A.10 Goal 10 - Restoration of Contaminated Sites

      Places in America currently contaminated by hazardous or radioactive
      materials will not endanger public health and the natural environment and
      will be restored to uses desired by surrounding communities.

      This section is very idealistic.  Part of the reason for success is that some of the
sites have finally been cleaned after regulatory and legal delays.  The Agency should be
pleased with this forward movement.  However, many sites require complex remediation
planning, exposure evaluations and land use options.  In some cases, national security
or other interests prevent sites from being restored to uses desired by surrounding
communities (e.g., DOE plutonium waste disposal sites may be maintained because
there is no way to treat the wastes and no other place to place them). Flexibility is
needed to obtain creative solutions on clean-up objectives and land use.  This will
address prioritization for contaminant removal or "in situ" capsulation or treatment and
to solve the additional problems caused by the persistence of some radioactive wastes.

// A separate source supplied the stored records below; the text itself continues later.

`src/include/rcs_pkg.sv`:
```
package rcs_pkg;

    // ********************************************************************
    // Counter indices and register layout
    // ********************************************************************

    // Number of statistics counters in the bank.
    localparam int RCS_NCNT = 26;
    // Width of the decoded register address.
    localparam int RCS_AW = 12;

    // Counter indices, in register order.
    localparam int I_V4_NOPAY_F = 0;
    localparam int I_V4_FRAG_F = 1;
    localparam int I_V4_UOFF_F = 2;
    localparam int I_V6_GOOD_F = 3;
    localparam int I_V6_HERR_F = 4;
    localparam int I_V6_NOPAY_F = 5;
    localparam int I_UDP_GOOD_F = 6;
    localparam int I_UDP_ERR_F = 7;
    localparam int I_TCP_GOOD_F = 8;
    localparam int I_TCP_ERR_F = 9;
    localparam int I_ICMP_GOOD_F = 10;
    localparam int I_ICMP_ERR_F = 11;
    localparam int I_V4_GOOD_B = 12;
    localparam int I_V4_HERR_B = 13;
    localparam int I_V4_NOPAY_B = 14;
    localparam int I_V4_FRAG_B = 15;
    localparam int I_V4_UOFF_B = 16;
    localparam int I_V6_GOOD_B = 17;
    localparam int I_V6_HERR_B = 18;
    localparam int I_V6_NOPAY_B = 19;
    localparam int I_UDP_GOOD_B = 20;
    localparam int I_UDP_ERR_B = 21;
    localparam int I_TCP_GOOD_B = 22;
    localparam int I_TCP_ERR_B = 23;
    localparam int I_ICMP_GOOD_B = 24;
    localparam int I_ICMP_ERR_B = 25;

    // Byte offset of each counter, indexed as above.
    localparam logic [RCS_AW-1:0] RCS_CNT_OFS [RCS_NCNT] = '{
        12'h218, 12'h21C, 12'h220, 12'h224, 12'h228, 12'h22C,
        12'h230, 12'h234, 12'h238, 12'h23C, 12'h240, 12'h244,
        12'h250, 12'h254, 12'h258, 12'h25C, 12'h260, 12'h264,
        12'h268, 12'h26C, 12'h270, 12'h274, 12'h278, 12'h27C,
        12'h280, 12'h284};

    // Counter control register and its bit positions.
    localparam logic [RCS_AW-1:0] RCS_CTRL_OFS = 12'h2F0;
    localparam int RCS_CTRL_RESET = 0;
    localparam int RCS_CTRL_STOP_ROLL = 1;
    localparam int RCS_CTRL_RD_CLR = 2;
    localparam int RCS_CTRL_FREEZE = 3;

    // Reset and limit values of a counter.
    localparam logic [31:0] RCS_CNT_RESET = 32'h0000_0000;
    localparam logic [31:0] RCS_CNT_MAX = 32'hFFFF_FFFF;
    // Amount added to a frame counter per frame.
    localparam logic [31:0] RCS_FRAME_INC = 32'h0000_0001;
    // Value answered for unmapped addresses.
    localparam logic [31:0] RCS_RD_ZERO = 32'h0000_0000;
    // Bus encodings used by the slave.
    localparam logic [1:0] RCS_HRESP_OKAY = 2'h0;
    localparam logic [1:0] RCS_BYTE_LANE0 = 2'h0;

    // ********************************************************************
    // Checksum engine result carrier
    // ********************************************************************

    // Transport payload found by the checksum engine.
    typedef enum logic [1:0] {
        RCS_PL_NONE,
        RCS_PL_UDP,
        RCS_PL_TCP,
        RCS_PL_ICMP
    } rcs_payload_t;

    // One received datagram's verdict, valid for a single cycle.
    typedef struct packed {
        logic valid;
        logic is_ipv4;
        logic is_ipv6;
        logic hdr_err;
        logic frag;
        rcs_payload_t payload;
        logic csum_err;
        logic udp_csum_off;
        logic [15:0] ip_len;
        logic [15:0] seg_len;
    } rcs_event_t;

endpackage

```
`src/hw/rcs_stats.sv`:
```
`timescale 1ns/10ps
module rcs_stats
    import rcs_pkg::*;
(
    // Clock and reset.
    input wire logic hclk,
    input wire logic hresetn,
    // AHB-Lite slave.
    input wire logic hsel,
    input wire logic [31:0] haddr,
    input wire logic [1:0] htrans,
    input wire logic hwrite,
    input wire logic [2:0] hsize,
    input wire logic [31:0] hwdata,
    input wire logic hready,
    output logic hreadyout,
    output logic [31:0] hrdata,
    output logic [1:0] hresp,
    // Checksum engine result.
    input wire rcs_event_t ce_result
);

    // ********************************************************************
    // State and decoding helpers
    // ********************************************************************

    // Every register of the block lives in one packed struct; one combinational
    // process works out the next copy and one clocked process stores it.
    // Whole state of the block.
    typedef struct packed {
        // All counter values, in the index order of the package.
        logic [RCS_NCNT-1:0][31:0] cnt;
        // Control bits held from the last control write.
        logic freeze;
        logic stop_roll;
        logic rd_clr_en;
        // Transfer captured in its address phase, acted on in the next cycle.
        logic pend;
        logic pend_wr;
        logic pend_lane0;
        logic [RCS_AW-1:0] pend_addr;
        // Registered bus answer.
        logic hreadyout;
        logic [31:0] hrdata;
        logic [1:0] hresp;
    } rcs_state_t;

    // Current and next state.
    rcs_state_t st_reg;
    rcs_state_t st_next;
    // Amount to add to each counter this cycle.
    logic [RCS_NCNT-1:0][31:0] inc;
    // Counters cleared by a read this cycle.
    logic [RCS_NCNT-1:0] clr;
    // Counter reset request from a control write.
    logic rst_pulse;
    // Data phase of a control write.
    logic ctrl_wr;
    // Address phase accepted this cycle.
    logic accept;
    // Payload was checked by the engine on a good datagram.
    logic pay_ok;
    // Byte lengths widened to counter width.
    logic [31:0] ip_bytes;
    logic [31:0] seg_bytes;

    // Returns true when the address selects counter idx.
    function automatic logic cnt_hit(input logic [RCS_AW-1:0] addr, input int idx);
        cnt_hit = (addr == RCS_CNT_OFS[idx]);
    endfunction

    // Drive the bus outputs straight from the state flops.
    assign hreadyout = st_reg.hreadyout;
    assign hrdata = st_reg.hrdata;
    assign hresp = st_reg.hresp;

    // ********************************************************************
    // Bus side decode
    // ********************************************************************

    // The slave inserts exactly one wait state per transfer. The address phase
    // is stored, the next cycle holds hreadyout low, and the answer follows.
    // Writes reach only the control word; counter writes finish but change nothing.
    // While a transfer is pending, the data-phase branch below takes priority.
    // An address phase is taken when selected, active and the bus is ready.
    assign accept = hsel && hready && htrans[1];
    // Control writes act in the data phase, where hwdata is valid.
    assign ctrl_wr = st_reg.pend && st_reg.pend_wr && (st_reg.pend_addr == RCS_CTRL_OFS);
    // A counter reset is a one-shot action; the bit is never stored.
    assign rst_pulse = ctrl_wr && hwdata[RCS_CTRL_RESET];

    // Marks counters whose lane zero is read while reset-on-read is on.
    // A read that does not address the lowest byte lane leaves the counter alone.
    always_comb begin
        for (int i = 0; i < RCS_NCNT; i++) begin
            clr[i] = st_reg.pend && !st_reg.pend_wr && st_reg.pend_lane0 &&
                st_reg.rd_clr_en && cnt_hit(st_reg.pend_addr, i);
        end
    end

    // ********************************************************************
    // Datagram classification
    // ********************************************************************

    // Each result is classified in one cycle; several counters may move at once.
    // Fragmented or bad-header datagrams never reach the transport counters,
    // since their payload checksum cannot be judged.
    // Widen the lengths carried by the result.
    assign ip_bytes = 32'(ce_result.ip_len);
    assign seg_bytes = 32'(ce_result.seg_len);
    // Fragments are not checked, so only whole good datagrams carry a verdict.
    assign pay_ok = ce_result.valid && !ce_result.hdr_err && !ce_result.frag &&
        (ce_result.payload != RCS_PL_NONE);

    // Works out how much each counter gains from this cycle's result.
    always_comb begin
        // Version of the datagram, qualified by valid.
        logic v4;
        logic v6;
        // Header verdict and checked payload per protocol.
        logic good;
        logic udp;
        logic tcp;
        logic icmp;
        // Classes that steer counts away from the usual counters.
        logic v4_uoff;
        logic v6_nopay;
        v4 = ce_result.valid && ce_result.is_ipv4;
        v6 = ce_result.valid && ce_result.is_ipv6;
        good = !ce_result.hdr_err;
        udp = pay_ok && (ce_result.payload == RCS_PL_UDP);
        tcp = pay_ok && (ce_result.payload == RCS_PL_TCP);
        icmp = pay_ok && (ce_result.payload == RCS_PL_ICMP);
        v4_uoff = v4 && udp && ce_result.udp_csum_off;
        // Extension headers leave the payload unreached in IPv6.
        v6_nopay = v6 && (ce_result.payload == RCS_PL_NONE || ce_result.frag);
        // Nothing moves unless a branch below claims the counter.
        inc = '0;
        // IPv4 frames whose payload is RCS_PL_NONE.
        if (v4 && ce_result.payload == RCS_PL_NONE) begin
            inc[I_V4_NOPAY_F] = RCS_FRAME_INC;
            inc[I_V4_NOPAY_B] = ip_bytes;
        end
        // Good fragmented IPv4 datagrams.
        if (v4 && good && ce_result.frag) begin
            inc[I_V4_FRAG_F] = RCS_FRAME_INC;
            inc[I_V4_FRAG_B] = ip_bytes;
        end
        // UDP over IPv4 with the checksum switched off.
        if (v4_uoff) begin
            inc[I_V4_UOFF_F] = RCS_FRAME_INC;
            inc[I_V4_UOFF_B] = seg_bytes;
        end
        // IPv4 header errors.
        if (v4 && !good) begin
            inc[I_V4_HERR_B] = ip_bytes;
        end
        // Good IPv4 datagrams with a checked payload.
        if (v4 && pay_ok) begin
            inc[I_V4_GOOD_B] = ip_bytes;
        end
        // Good IPv6 datagrams with a checked payload.
        if (v6 && pay_ok) begin
            inc[I_V6_GOOD_F] = RCS_FRAME_INC;
            inc[I_V6_GOOD_B] = ip_bytes;
        end
        // IPv6 header errors.
        if (v6 && !good) begin
            inc[I_V6_HERR_F] = RCS_FRAME_INC;
            inc[I_V6_HERR_B] = ip_bytes;
        end
        // IPv6 datagrams without a reachable payload.
        if (v6_nopay) begin
            inc[I_V6_NOPAY_F] = RCS_FRAME_INC;
            inc[I_V6_NOPAY_B] = ip_bytes;
        end
        // UDP results; checksum-off datagrams are counted elsewhere.
        if (udp && !v4_uoff) begin
            if (ce_result.csum_err) begin
                inc[I_UDP_ERR_F] = RCS_FRAME_INC;
                inc[I_UDP_ERR_B] = seg_bytes;
            end else begin
                inc[I_UDP_GOOD_F] = RCS_FRAME_INC;
                inc[I_UDP_GOOD_B] = seg_bytes;
            end
        end
        // TCP results.
        if (tcp) begin
            if (ce_result.csum_err) begin
                inc[I_TCP_ERR_F] = RCS_FRAME_INC;
                inc[I_TCP_ERR_B] = seg_bytes;
            end else begin
                inc[I_TCP_GOOD_F] = RCS_FRAME_INC;
                inc[I_TCP_GOOD_B] = seg_bytes;
            end
        end
        // ICMP results.
        if (icmp) begin
            if (ce_result.csum_err) begin
                inc[I_ICMP_ERR_F] = RCS_FRAME_INC;
                inc[I_ICMP_ERR_B] = seg_bytes;
            end else begin
                inc[I_ICMP_GOOD_F] = RCS_FRAME_INC;
                inc[I_ICMP_GOOD_B] = seg_bytes;
            end
        end
    end

    // ********************************************************************
    // Next state
    // ********************************************************************

    // Precedence per counter: counter reset, then freeze, then the increment.
    // A read clear feeds the increment path, so a frame landing in the same
    // cycle as the clear is kept rather than lost.
    // Updates counters, control bits and the bus answer.
    always_comb begin
        logic [32:0] sum;
        logic [31:0] base;
        logic [31:0] rd_val;
        sum = '0;
        base = '0;
        rd_val = RCS_RD_ZERO;
        st_next = st_reg;
        // Every transfer is answered OKAY.
        st_next.hresp = RCS_HRESP_OKAY;
        // Counter update, one slot per counter.
        for (int i = 0; i < RCS_NCNT; i++) begin
            // A read clear starts from zero so a same-cycle frame survives.
            base = clr[i] ? RCS_CNT_RESET : st_reg.cnt[i];
            // The sum is one bit wider so that a carry out can be seen.
            sum = {1'b0, base} + {1'b0, inc[i]};
            if (rst_pulse) begin
                st_next.cnt[i] = RCS_CNT_RESET;
            end else if (st_reg.freeze) begin
                st_next.cnt[i] = base;
            end else if (sum[32] && st_reg.stop_roll) begin
                st_next.cnt[i] = RCS_CNT_MAX;
            end else begin
                st_next.cnt[i] = sum[31:0];
            end
        end
        // Read value for the pending address, taken before any clear.
        for (int i = 0; i < RCS_NCNT; i++) begin
            // Offsets are unique, so at most one counter matches.
            if (cnt_hit(st_reg.pend_addr, i)) begin
                rd_val = st_reg.cnt[i];
            end
        end
        // The control word reads back its held bits; the reset bit reads zero.
        if (st_reg.pend_addr == RCS_CTRL_OFS) begin
            rd_val[RCS_CTRL_STOP_ROLL] = st_reg.stop_roll;
            rd_val[RCS_CTRL_RD_CLR] = st_reg.rd_clr_en;
            rd_val[RCS_CTRL_FREEZE] = st_reg.freeze;
        end
        // Bus sequencing: one wait state, then the answer.
        if (st_reg.pend) begin
            // Data phase: finish the transfer.
            st_next.pend = 1'b0;
            st_next.hreadyout = 1'b1;
            if (st_reg.pend_wr) begin
                // Only the control register takes writes; counters are read-only.
                // The counter reset bit acts through rst_pulse and is not kept.
                if (ctrl_wr) begin
                    st_next.stop_roll = hwdata[RCS_CTRL_STOP_ROLL];
                    st_next.rd_clr_en = hwdata[RCS_CTRL_RD_CLR];
                    st_next.freeze = hwdata[RCS_CTRL_FREEZE];
                end
            end else begin
                // Read data stands until the next read completes.
                st_next.hrdata = rd_val;
            end
        end else if (accept) begin
            // Address phase: capture and stall the bus for one cycle.
            st_next.pend = 1'b1;
            st_next.pend_wr = hwrite;
            st_next.pend_addr = haddr[RCS_AW-1:0];
            // Lane zero is addressed when the low address bits are zero.
            st_next.pend_lane0 = (haddr[1:0] == RCS_BYTE_LANE0);
            st_next.hreadyout = 1'b0;
        end
    end

    // Registers the whole state.
    always_ff @(posedge hclk or negedge hresetn) begin
        if (!hresetn) begin
            // Reset clears everything, but the bus idles ready.
            st_reg <= '0;
            st_reg.hreadyout <= 1'b1;
        end else begin
            // Normal operation loads the next state.
            st_reg <= st_next;
        end
    end

    // ********************************************************************
    // Checks
    // ********************************************************************

    // Step assertions compare five chosen counters against their expected step. Cycles with a
    // counter reset, freeze, read clear or a counter at its limit are left out,
    // because other rules govern them there.
    // Helper: counter i may change only by this cycle's increment.
    logic [RCS_NCNT-1:0] free_upd;
    // Helper: counter i would carry out of 32 bits this cycle.
    logic [RCS_NCNT-1:0] wraps;
    always_comb begin
        for (int i = 0; i < RCS_NCNT; i++) begin
            free_upd[i] = !rst_pulse && !st_reg.freeze && !clr[i] &&
                (st_reg.cnt[i] != RCS_CNT_MAX);
            // Carry out of the widened sum.
            wraps[i] = ({1'b0, st_reg.cnt[i]} + {1'b0, inc[i]}) > {1'b0, RCS_CNT_MAX};
        end
    end
endmodule

```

      The first paragraph of "the challenge" states that radioactive wastes are "highly
toxic" and can persist in the environment for "thousands of years." The use of the term
"highly toxic" is meaningless without a statement regarding compared to what and
conditioned on its complement of radionuclides and their concentrations.  A safer
statement would be something like "can increase cancer risks for exposed persons."
The persistence of radionuclides is highly variable, but they can persist for billions of
years. The metals in hazardous wastes are infinitely persistent. The intent of this whole
sentence should be revisited and the sentence revised.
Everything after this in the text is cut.